The change to the Authority's retirement fund raises two Massachusetts tax questions: (1) how the picked-up contributions will be treated under G.L. c. 62; and (2) how payments to a retiree will be treated under G.L. c. 62. we conclude that: (1) an Authority employee is not required to include the retirement fund contributions picked up by the Authority as part of Massachusetts gross income; and (2) a retired Authority employee may exclude from Massachusetts gross income amounts received from the retirement fund. 1
A. Contributions to the Fund
The Massachusetts personal income tax statute, G.L. c. 62, imposes a tax on a taxpayer's Massachusetts gross income, which, the statute specifies, is the taxpayer's federal gross income, with certain items added thereto and other items excluded therefrom not here relevant. G.L. c. 62, § 2(a). Under Code § 414(h)(2), an Authority employee excludes retirement fund contributions picked up by the Authority from federal gross income. As a result, the employee will also exclude those contributions for Massachusetts tax purposes, unless one of the provisions of G.L. c. 62, § 2(a), requires the employee to add such contributions to federal gross income. There is no such requirement in G.L. c. 62. The picked-up retirement fund contributions are therefore not included in an employee's Massachusetts gross income. (Since the contributions are not included in gross income, employees may not deduct them from income under G.L. c. 62, § 3(B)(a)(4).)
B. Benefits Received from the Fund
On the other hand, amounts received by a retired Authority employee from the retirement fund are included in federal gross income. Code 5 61(a)(11). They will therefore also be taxable for Massachusetts purposes unless a specific provision of G.L. c. 62 excludes them. Section 2(a)(2)(E) of G.L. c. 62 provides that a taxpayer may exclude from Massachusetts gross income "([i]ncome from any contributory annuity, pension, endowment or retirement fund of the United States government or the commonwealth or any political subdivision thereof, to which the employee has contributed." See also G.L. c. 62, 5 3(B)(a)(4). We conclude that the Authority's retirement fund is one "to which the employee has contributed" and, as a result, that the benefits Authority employees will receive from the fund when they retire are exempt from Massachusetts taxation.

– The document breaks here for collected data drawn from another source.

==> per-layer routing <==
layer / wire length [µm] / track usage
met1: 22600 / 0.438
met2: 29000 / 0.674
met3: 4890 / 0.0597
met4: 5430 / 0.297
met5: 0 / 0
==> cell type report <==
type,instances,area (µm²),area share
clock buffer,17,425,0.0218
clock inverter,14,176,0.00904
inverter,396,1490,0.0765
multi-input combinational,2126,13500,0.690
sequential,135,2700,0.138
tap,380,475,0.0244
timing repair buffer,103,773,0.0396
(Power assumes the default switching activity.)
==> src/verilog/hio_pkg.sv <==
// Constants for the host I/O control and status port.
package hio_pkg;

  localparam int HIO_W = 36;

  // Host bit n sits at vector index (35 - n)
  localparam int HIO_MSB = 35;

  // Device select: 7-bit code, i.e. the 9-bit device number over four
  localparam logic [6:0] DEV_DISPLAY = 7'h16; // Device 130 (octal)
  localparam logic [6:0] DEV_MAPPER  = 7'h17; // Device 134 (octal)

  // Control word bit numbers (host numbering, bit 0 is the MSB)
  localparam int CO_SYS_CLEAR  = 18;
  localparam int CO_ALARM_ON   = 19;
  localparam int CO_ALARM_OFF  = 20;
  localparam int CO_MAP_ON     = 22;
  localparam int CO_MAP_OFF    = 23;
  localparam int CO_IOSTOP_SET = 24;
  localparam int CO_STOPI_ON   = 25;
  localparam int CO_STOPI_OFF  = 26;
  localparam int CO_IOSTOP_CLR = 27;
  localparam int CO_PSTOP_CLR  = 28;
  localparam int CO_HIT_CLR    = 29;
  localparam int CO_STEP       = 30;
  localparam int CO_PI_ALLOW   = 32;
  localparam int CO_PI_LSB     = 35;

  // Status word bit numbers
  localparam int CI_FLAG0      = 0;
  localparam int CI_FLAG3      = 3;
  localparam int CI_PARITY     = 18;
  localparam int CI_NONEX      = 19;
  localparam int CI_ALARM_EN   = 20;
  localparam int CI_MAP_VIOL   = 21;
  localparam int CI_MAP_EN     = 22;
  localparam int CI_STOP_RDY   = 24;
  localparam int CI_STOPI_EN   = 25;
  localparam int CI_MM_STOP    = 26;
  localparam int CI_IO_STOP    = 27;
  localparam int CI_PROG_STOP  = 28;
  localparam int CI_HIT_STOP   = 29;
  localparam int CI_SCOPE_STOP = 30;
  localparam int CI_IRQ        = 32;
  localparam int CI_PI_LSB     = 35;

  localparam int PI_W      = 3;
  localparam int PI_LINES  = 7;
  localparam logic [PI_W-1:0] PI_RESET = 3'h0;

  // Vector index of host bit n
  function automatic int hio_idx(input int n);
    return HIO_MSB - n;
  endfunction

endpackage

==> src/verilog/hio_pi_decode.sv <==
// One-of-seven decode of the assigned priority level onto interrupt lines.
module hio_pi_decode
  import hio_pkg::*;
(
  input  wire logic                clk,
  input  wire logic                reset_n,
  input  wire logic [PI_W-1:0]     level,
  input  wire logic                request,
  input  wire logic                line_enable_n,
  output logic      [PI_LINES:1]   lines_out
);

  logic [PI_LINES:1] next_lines;

  always_comb begin
    next_lines = '0;
    // Level zero means unassigned: no line is chosen
    if (request && !line_enable_n && level != PI_RESET) begin
      next_lines[level] = 1'b1;
    end
  end

  always_ff @(posedge clk) begin
    if (!reset_n) begin
      lines_out <= '0;
    end else begin
      lines_out <= next_lines;
    end
  end

endmodule

==> src/verilog/hio_port.sv <==
// Host I/O bus control and status port of the display channel processor.
//////////////////////////////////////////////////////////////////////////////
// How it works
// - Control write with bit 32 set loads host bits 33-35 into the priority level flops.
// - Level decodes one of seven lines, driven only while line enable low.
// - Device select code 130 is the display, code 134 the mapper.
// - Display select is qualified by five strobes (not control clear), mapper only by data set, data clear and DATAI.
// - Status read to the display puts the status word on the bus.
// - Bit 18 clears processor and clipper, stop state, no data lost.
// - Bit 19 enables, bit 20 disables the memory alarm interrupt.
// - Bit 22 enables, bit 23 disables the map/protect interrupt.
// - Bit 24 sets, 27 clears I/O stop; 25/26 enable/disable stop irq.
// - Bit 28 clears program stop, 29 clears hit, 30 steps once.
// - Bit 32 allows a new priority level from bits 33-35.
// - Status bits 18-22 report alarms, violation and their enables.
// - Status 24 stopped-ready, 25 stop irq on, 26-30 stop causes.
// - Status 32 shows an interrupt raised, 33-35 the assigned level.
module hio_port
  import hio_pkg::*;
(
  input  wire logic               CLK,
  input  wire logic               RESET_N,
  // Host I/O bus
  input  wire logic [6:0]         DEVICE_SELECT_BITS,
  input  wire logic [HIO_W-1:0]   HOST_DATA_IN,
  output logic      [HIO_W-1:0]   HOST_DATA_OUT,
  output logic                    HOST_DATA_OE,
  input  wire logic               DATAO_SET,
  input  wire logic               DATAO_CLR,
  input  wire logic               CONTROL_SET,
  input  wire logic               CONTROL_CLR,
  input  wire logic               DATAI,
  input  wire logic               STATUS_READ,
  input  wire logic               INTERRUPT_LINE_ENABLE_N,
  output logic      [PI_LINES:1]  PI_REQ,
  // Processor side
  output logic      [HIO_W-1:0]   DATA_WORD,
  output logic                    DISPLAY_DATA_STB,
  output logic                    MAPPER_DATA_STB,
  input  wire logic [HIO_W-1:0]   DISPLAY_READ_WORD,
  input  wire logic [HIO_W-1:0]   MAPPER_READ_WORD,
  output logic                    SYSTEM_CLEAR,
  output logic                    STEP,
  output logic                    IO_STOP,
  input  wire logic [3:0]         PROGRAM_FLAGS,
  input  wire logic               PARITY_ERROR,
  input  wire logic               NONEXISTENT_MEMORY,
  input  wire logic               MAP_VIOLATION,
  input  wire logic               STOPPED_READY,
  input  wire logic               MM_STOP,
  input  wire logic               PROGRAM_STOP,
  input  wire logic               HIT,
  input  wire logic               SCOPE_VIOLATION
);

  //////////////////////////////////////////////////////////////////////////
  // Two-flop synchronisers on every host pin
  localparam int SYN_W = 7 + HIO_W + 7;

  logic [SYN_W-1:0] sync_a;
  logic [SYN_W-1:0] sync_b;
  logic [5:0]       strobe_d;

  always_ff @(posedge CLK) begin
    if (!RESET_N) begin
      sync_a <= '0;
      sync_b <= '0;
    end else begin
      sync_a <= {DEVICE_SELECT_BITS, HOST_DATA_IN, DATAO_SET, DATAO_CLR,
                 CONTROL_SET, CONTROL_CLR, DATAI, STATUS_READ,
                 INTERRUPT_LINE_ENABLE_N};
      sync_b <= sync_a;
    end
  end

  logic [6:0]       sel;
  logic [HIO_W-1:0] hdata;
  logic [5:0]       strobe;
  logic             line_en_n;

  assign sel       = sync_b[SYN_W-1 -: 7];
  assign hdata     = sync_b[7 +: HIO_W];
  assign strobe    = sync_b[6:1];
  assign line_en_n = sync_b[0];

  // Write strobes act once, on their rising edge after synchronisation; DATAI and status read act on level
  always_ff @(posedge CLK) begin
    if (!RESET_N) begin
      strobe_d <= '0;
    end else begin
      strobe_d <= strobe;
    end
  end

  logic [5:0] rise;
  logic       is_disp;
  logic       is_map;

  assign rise    = strobe & ~strobe_d;
  assign is_disp = (sel == DEV_DISPLAY);
  assign is_map  = (sel == DEV_MAPPER);

  // rise: 5 data set, 4 data clr, 3 ctrl set, 2 ctrl clr, 1 DATAI, 0 status
  logic do_set_d;
  logic do_set_m;
  logic do_clr_d;
  logic do_clr_m;
  logic co_wr;
  logic di_d;
  logic di_m;
  logic ci_d;

  assign do_set_d = rise[5] & is_disp;
  assign do_set_m = rise[5] & is_map;
  assign do_clr_d = rise[4] & is_disp;
  assign do_clr_m = rise[4] & is_map;
  assign co_wr    = rise[3] & is_disp;
  assign di_d     = strobe[1] & is_disp;
  assign di_m     = strobe[1] & is_map;
  assign ci_d     = strobe[0] & is_disp;

  // Clear-then-set transfers; only the set edge strobes the processor
  always_ff @(posedge CLK) begin
    if (!RESET_N) begin
      DATA_WORD        <= '0;
      DISPLAY_DATA_STB <= 1'b0;
      MAPPER_DATA_STB  <= 1'b0;
    end else begin
      DISPLAY_DATA_STB <= do_set_d;
      MAPPER_DATA_STB  <= do_set_m;
      if (do_clr_d || do_clr_m) begin
        DATA_WORD <= '0;
      end else if (do_set_d || do_set_m) begin
        DATA_WORD <= DATA_WORD | hdata;
      end
    end
  end

  //////////////////////////////////////////////////////////////////////////
  // Control word decode; the control clear strobe has no bits to act on
  function automatic logic cbit(input logic [HIO_W-1:0] w, input int n);
    return w[hio_idx(n)];
  endfunction

  logic [PI_W-1:0] pi_level;
  logic            alarm_en;
  logic            map_en;
  logic            stopi_en;
  logic            parity_f;
  logic            nonex_f;
  logic            viol_f;
  logic            prog_f;
  logic            hit_f;

  always_ff @(posedge CLK) begin
    if (!RESET_N) begin
      pi_level <= PI_RESET;
    end else if (co_wr && cbit(hdata, CO_PI_ALLOW)) begin
      pi_level <= hdata[hio_idx(CO_PI_LSB) +: PI_W];
    end
  end

  always_ff @(posedge CLK) begin
    if (!RESET_N) begin
      SYSTEM_CLEAR <= 1'b0;
      STEP         <= 1'b0;
    end else begin
      // One-cycle pulses; the processor keeps its registers on clear
      SYSTEM_CLEAR <= co_wr & cbit(hdata, CO_SYS_CLEAR);
      STEP         <= co_wr & cbit(hdata, CO_STEP);
    end
  end

  // Enable and disable in one write: disable wins, the safer outcome
  always_ff @(posedge CLK) begin
    if (!RESET_N) begin
      alarm_en <= 1'b0;
      map_en   <= 1'b0;
      stopi_en <= 1'b0;
    end else if (co_wr) begin
      if (cbit(hdata, CO_ALARM_OFF)) begin
        alarm_en <= 1'b0;
      end else if (cbit(hdata, CO_ALARM_ON)) begin
        alarm_en <= 1'b1;
      end
      if (cbit(hdata, CO_MAP_OFF)) begin
        map_en <= 1'b0;
      end else if (cbit(hdata, CO_MAP_ON)) begin
        map_en <= 1'b1;
      end
      if (cbit(hdata, CO_STOPI_OFF)) begin
        stopi_en <= 1'b0;
      end else if (cbit(hdata, CO_STOPI_ON)) begin
        stopi_en <= 1'b1;
      end
    end
  end

  always_ff @(posedge CLK) begin
    if (!RESET_N) begin
      IO_STOP <= 1'b0;
    end else if (co_wr && cbit(hdata, CO_IOSTOP_CLR)) begin
      IO_STOP <= 1'b0;
    end else if (co_wr && cbit(hdata, CO_IOSTOP_SET)) begin
      IO_STOP <= 1'b1;
    end
  end

  //////////////////////////////////////////////////////////////////////////
  // Sticky causes: a new event in the clearing cycle keeps the flag set
  logic clr_sys;
  logic clr_prog;
  logic clr_hit;

  assign clr_sys  = co_wr & cbit(hdata, CO_SYS_CLEAR);
  assign clr_prog = co_wr & cbit(hdata, CO_PSTOP_CLR);
  assign clr_hit  = co_wr & cbit(hdata, CO_HIT_CLR);

  always_ff @(posedge CLK) begin
    if (!RESET_N) begin
      parity_f <= 1'b0;
      nonex_f  <= 1'b0;
      viol_f   <= 1'b0;
      prog_f   <= 1'b0;
      hit_f    <= 1'b0;
    end else begin
      parity_f <= PARITY_ERROR | (parity_f & ~clr_sys);
      nonex_f  <= NONEXISTENT_MEMORY | (nonex_f & ~clr_sys);
      viol_f   <= MAP_VIOLATION | (viol_f & ~clr_sys);
      prog_f   <= PROGRAM_STOP | (prog_f & ~clr_prog & ~clr_sys);
      hit_f    <= HIT | (hit_f & ~clr_hit & ~clr_sys);
    end
  end

  logic irq;

  assign irq = (alarm_en & (parity_f | nonex_f))
             | (map_en & viol_f)
             | (stopi_en & STOPPED_READY);

  hio_pi_decode hio_pi_decode_i (
    .clk           (CLK),
    .reset_n       (RESET_N),
    .level         (pi_level),
    .request       (irq),
    .line_enable_n (line_en_n),
    .lines_out     (PI_REQ)
  );

  //////////////////////////////////////////////////////////////////////////
  // Status word, assembled in host numbering; unlisted bits stay zero
  logic [HIO_W-1:0] status;

  always_comb begin
    status = '0;
    status[hio_idx(CI_FLAG3) +: 4] = PROGRAM_FLAGS;
    status[hio_idx(CI_PARITY)]     = parity_f;
    status[hio_idx(CI_NONEX)]      = nonex_f;
    status[hio_idx(CI_ALARM_EN)]   = alarm_en;
    status[hio_idx(CI_MAP_VIOL)]   = viol_f;
    status[hio_idx(CI_MAP_EN)]     = map_en;
    status[hio_idx(CI_STOP_RDY)]   = STOPPED_READY;
    status[hio_idx(CI_STOPI_EN)]   = stopi_en;
    status[hio_idx(CI_MM_STOP)]    = MM_STOP;
    status[hio_idx(CI_IO_STOP)]    = IO_STOP;
    status[hio_idx(CI_PROG_STOP)]  = prog_f;
    status[hio_idx(CI_HIT_STOP)]   = hit_f;
    status[hio_idx(CI_SCOPE_STOP)] = SCOPE_VIOLATION;
    status[hio_idx(CI_IRQ)]        = |PI_REQ;
    status[hio_idx(CI_PI_LSB) +: PI_W] = pi_level;
  end

  // Bus drive held as long as the read strobe stays up
  always_ff @(posedge CLK) begin
    if (!RESET_N) begin
      HOST_DATA_OUT <= '0;
      HOST_DATA_OE  <= 1'b0;
    end else begin
      HOST_DATA_OE <= ci_d | di_d | di_m;
      if (ci_d) begin
        HOST_DATA_OUT <= status;
      end else if (di_d) begin
        HOST_DATA_OUT <= DISPLAY_READ_WORD;
      end else if (di_m) begin
        HOST_DATA_OUT <= MAPPER_READ_WORD;
      end else begin
        HOST_DATA_OUT <= '0;
      end
    end
  end

endmodule

==> config.mk <==
export PLATFORM = sky130hd
export DESIGN_NAME = hio_port
export DESIGN_NICKNAME = d
export VERILOG_FILES = /design/src/verilog/hio_pkg.sv /design/src/verilog/hio_pi_decode.sv /design/src/verilog/hio_port.sv
export SDC_FILE = /design/constraint.sdc
export NUM_CORES = 1
export LEC_CHECK = 0
export ABC_AREA = 1
export BUFFER_PORTS_ARGS = -buffer_cell sky130_fd_sc_hd__buf_2
export CORE_UTILIZATION = 40
export DETAILED_ROUTE_END_ITERATION = 6
export PLACE_DENSITY = 0.69
export RECOVER_POWER = 100
export SYNTH_ARGS = -nofsm -noshare
export SYNTH_HDL_FRONTEND = slang
export SYNTH_SLANG_ARGS = --single-unit
==> constraint.sdc <==
create_clock -name CLK -period 2 [get_ports CLK]
set_clock_uncertainty 0.1 [all_clocks]
set_input_delay 0.1 -clock CLK [delete_from_list [all_inputs] [get_ports CLK]]
set_output_delay 0.1 -clock CLK [all_outputs]
set_load 0.1 [all_outputs]
==> results.rst, run 1 <==
.. list-table::
   :header-rows: 1

   * - Metric
     - Value
   * - Final Critical Period
     - 1780 ps
   * - FF-to-FF End
     - HOST_DATA_OUT[28]
   * - Total standard cell area after synthesis
     - 0.00684 mm²
   * - Antenna violations before repair
     - 0
   * - Slew at the pin closest to its max-slew limit
     - 1210 ps
   * - # fillers
     - 1431
   * - Deepest level of the CTS H-tree
     - 4
   * - Core area
     - 0.0166 mm²
   * - Placement row count
     - 47
   * - Classification of the worst setup path
     - register to register
   * - DRC Markers
     - 0
   * - Number of different library cells in the post-synthesis netlist
     - 24
   * - Avg Vias per Cell
     - 4.52
   * - Fraction of the cycle the final worst path needs
     - 0.889
   * - Flops & latches, synth
     - 197
   * - Critical hold path startpoint
     - RESET_N
   * - Worst reg-to-reg setup slack
     - 220 ps
   * - Die width
     - 133 µm
   * - Instance count along the most critical hold path
     - 5
   * - Run status
     - finished, final reports clean
   * - Syn Nets
     - 998
   * - Critical Path RT
     - 2260 ps
   * - Capture endpoint of the worst hold path
     - HOST_DATA_OUT[19]
   * - Commonest cells after routing, fill and taps aside
     - dfxtp_1, nand2_1, inv_1, dlygate4sd3_1, buf_2
   * - Instance count of the mapped netlist
     - 862
   * - Sequential share of the synthesized area
     - 0.577
   * - Starting density of the core
     - 0.411
   * - Average size of a mapped cell
     - 7.93 µm²
   * - Cell chosen for the clock root
     - clkbuf_16
   * - Overall global routing resource usage
     - 0.212
   * - Fraction of post-synthesis cell area in the top cell type by area
     - 0.577
   * - Clock tree from TritonCTS
     - done
   * - Detail-routed net length per standard cell
     - 12.7 µm
   * - Weighted congestion at the end of routability-driven global placement
     - 0.793
   * - Post-synth top area cell
     - dfxtp_1
   * - Achievable frequency
     - 563 MHz
   * - Setup violators final
     - 0
   * - Worst reg-to-reg path cell count
     - 7
   * - Vias in the first global route
     - 6272
   * - Setup Slack @ Placement
     - 308 ps
   * - DPL Wire Length
     - 10700 µm
   * - Standby leakage power
     - 0.00532 µW
   * - Critical Path AT
     - 2030 ps
   * - Clock latency on the worst-skew pair
     - 430 ps
   * - Number of violations reported at the end of detailed-routing iteration 0
     - 278
   * - Area grow syn2layout
     - 46.3%
   * - Number of cells after detailed placement
     - 1268
   * - Number of detailed-routing iterations run before antenna repair
     - 4
   * - Maximum root-to-sink buffer count
     - 2
   * - Clock sinks
     - 197
   * - Clock slew at the register clock pins of the worst setup and hold paths
     - 70 ps
   * - VDD IR-drop max
     - 585 µV
   * - Worst setup margin
     - 223 ps
   * - Critical R2R Launch
     - sync_b[48]
   * - Remaining Overflow, GRT
     - 0
   * - Critical path launch point type
     - register
   * - Worst Path Max Fanout
     - 17
   * - Count of synthesis-stage warnings from yosys
     - 0
   * - Most frequent standard cell in the layout excluding fill and tap cells
     - dfxtp_1
   * - Sum of negative setup slack
     - 0 ps
   * - Non-filler cells in the finished layout
     - 1433
   * - Pwr Density
     - 794 mW/mm²
   * - NumNets Final
     - 1336
   * - Placed inst area
     - 0.00814 mm²
   * - Type of the tightest min-delay check
     - input port to register
   * - Leading post-synthesis cells by cell area
     - dfxtp_1, nand2_1, inv_1
   * - Finished Core Util
     - 0.601
   * - Total routed wirelength
     - 18200 µm
   * - Overall die area
     - 0.0176 mm²
   * - Final-report max-slew violation count
     - 0
   * - Count of vias placed by the detailed router
     - 6480
   * - Diode insertion count for antenna repair
     - 0
   * - Post-route antenna net violation count
     - 0
   * - Max-cap violation count
     - 0
   * - Number of I/O port buffers
     - 219
   * - Max-slew headroom at the worst pin
     - 0.190
   * - I/O Pins
     - 221
   * - Final hold violation count
     - 0
   * - Crit end category
     - register
   * - Wire length of the first global-routing pass
     - 29400 µm
   * - Pin count of the biggest net entering global routing
     - 115
   * - Post-CTS Setup Inserts
     - 0
   * - Die height
     - 133 µm
   * - Total CTS buffers
     - 17
   * - Fraction of final layout cells with drive strength greater than 1
     - 0.226
   * - Unrepaired setup endpoints after global routing
     - false
   * - Design area
     - 0.0100 mm²
Yosys cell counts:
cell type and n:
a31oi_1 4, nand3_1 80, nand3b_1 1, nand2_1 185, buf_4 3, nand2_2 3
inv_2 2, nand4_1 44, o21ai_0 1, or2_2 3, nor3_1 7, nor2_2 2
nor2_4 5, nor2_1 63, clkbuf_1 24, a21oi_1 42, nand3_2 1, buf_6 1
buf_1 1, inv_1 175, nand2_4 1, dfxtp_1 197, clkinv_1 1, buf_2 16
worst max-delay path by stage:
stage                     cells past startpoint                         start                end  slack [ps]
after global routing                          7                    sync_b[46]  HOST_DATA_OUT[28]          70
after CTS                                     9                    sync_b[46]      DATA_WORD[24]         300
after floorplan                               6  hio_pi_decode_i.lines_out[6]   HOST_DATA_OUT[3]         480
after global placement                        9                    sync_b[46]      DATA_WORD[15]         360
final                                         7                    sync_b[48]  HOST_DATA_OUT[28]         220
after detailed placement                      9                    sync_b[46]      DATA_WORD[33]         310
timing repair:
action	CTS	global route
endpoints found under the hold margin	90	0
hold buffers	133	0
gates resized for setup	0	0
registers in the layout, indices dropped and copies added, names as in the netlist, 3 cells and up:
| signal | flops |
|---|---|
| strobe_d | 3 |
| sync_b | 49 |
| sync_a | 49 |
| pi_level | 3 |
| hio_pi_decode_i.lines_out | 7 |
| DATA_WORD | 36 |
| HOST_DATA_OUT | 36 |
power breakdown:
part / total, µW / switching (µW) / internal, µW / leakage (µW)
Combinational: 564 / 242 / 322 / 0.00343
Sequential: 4060 / 37.0 / 4020 / 0.00161
Clock: 3320 / 1530 / 1790 / 0.000282
Total: 7940 / 1810 / 6130 / 0.00532
worst max-delay path, stage by stage, from the launching register on:
cell and delay [ps]:
dfxtp_1 310, inv_2 50, nand2_1 70, nor2_4 140, nand2_1 150, nor2_2 610
nand3_1 150, nand2_1 130
through the flow:
stage / hold WS, ps / power (µW)
after floorplan: 97.6 / 4320
after global placement: 179 / 4500
after detailed placement: 184 / 4500
after CTS: 100 / 8040
after global routing: 160 / 8260
final: 135 / 7940
layer usage:
metal / up-vias / track usage / routed length, µm
met5: - / 0 / 0
li1: 3293 / - / -
met4: 0 / 0.0913 / 414
met1: 2883 / 0.239 / 7560
met3: 35 / 0.0590 / 1350
met2: 269 / 0.374 / 8890
area by class of cell:
type                    count  area, µm²  area share
flip-flops and latches    197       3940       0.394
repair buffers            364       2540       0.254
multi-input cells         442       2000       0.200
inverters                 178        668      0.0668
clock buffers              18        439      0.0439
well taps                 220        275      0.0275
clock inverters            14        139      0.0139
cell families after synthesis:
family,Yosys count,synth area share
AOI/OAI and AO/OA,47,0.0351
buffers and inverters,223,0.128
DFF,197,0.577
and+or+nand+nor,395,0.260
Power figures use the tool's default switching activity.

Analyses of both the practical aspects of the plan as amended and the statutory language of the applicable provisions of G.L. c. 62 support this conclusion. First, the change to the Authority's retirement plan alters the substance of the pension arrangement with the Authority's employee in only one way: now, the contribution each employee must make to the fund is hot taxable to the employee. The amount of the contribution, representing a percentage of the employee's total salary, remains the same as before the Authority amended its plan. The pension benefits the employee will be entitled to receive, based on the employee's salary history over the course of his or her employment, remain the same. Moreover, the amount an employee must contribute under the Federal Insurance Contributions Act (Code § 3101 et seq.), also based on the employee's total salary, remains the same. The retirement fund contributions thus may be said to come from the employees despite the fact that the contributions are not taxed to the employees as a result of Code § 414(h)(2). Second, there is no requirement in G.L. c. 62 that the exclusion of retirement benefits from taxable income under G.L. c. 62, § 2(a)(2)(E) and § 3(B)(a)(4) apply only to retirement plans that were subject to the $2,000 limit on nontaxable contributions under G.L. c. 62, 5 3(B)(a)(4).
Very truly yours,
Stephen W. Kidder
Commissioner of Revenue
December 1, 1987
1 You have represented that the Authority has the power to adopt the pick-up arrangement of Code 5 414(h)(2) and that it has done so in conformance with IRS requirements. We condition this ruling on these representations.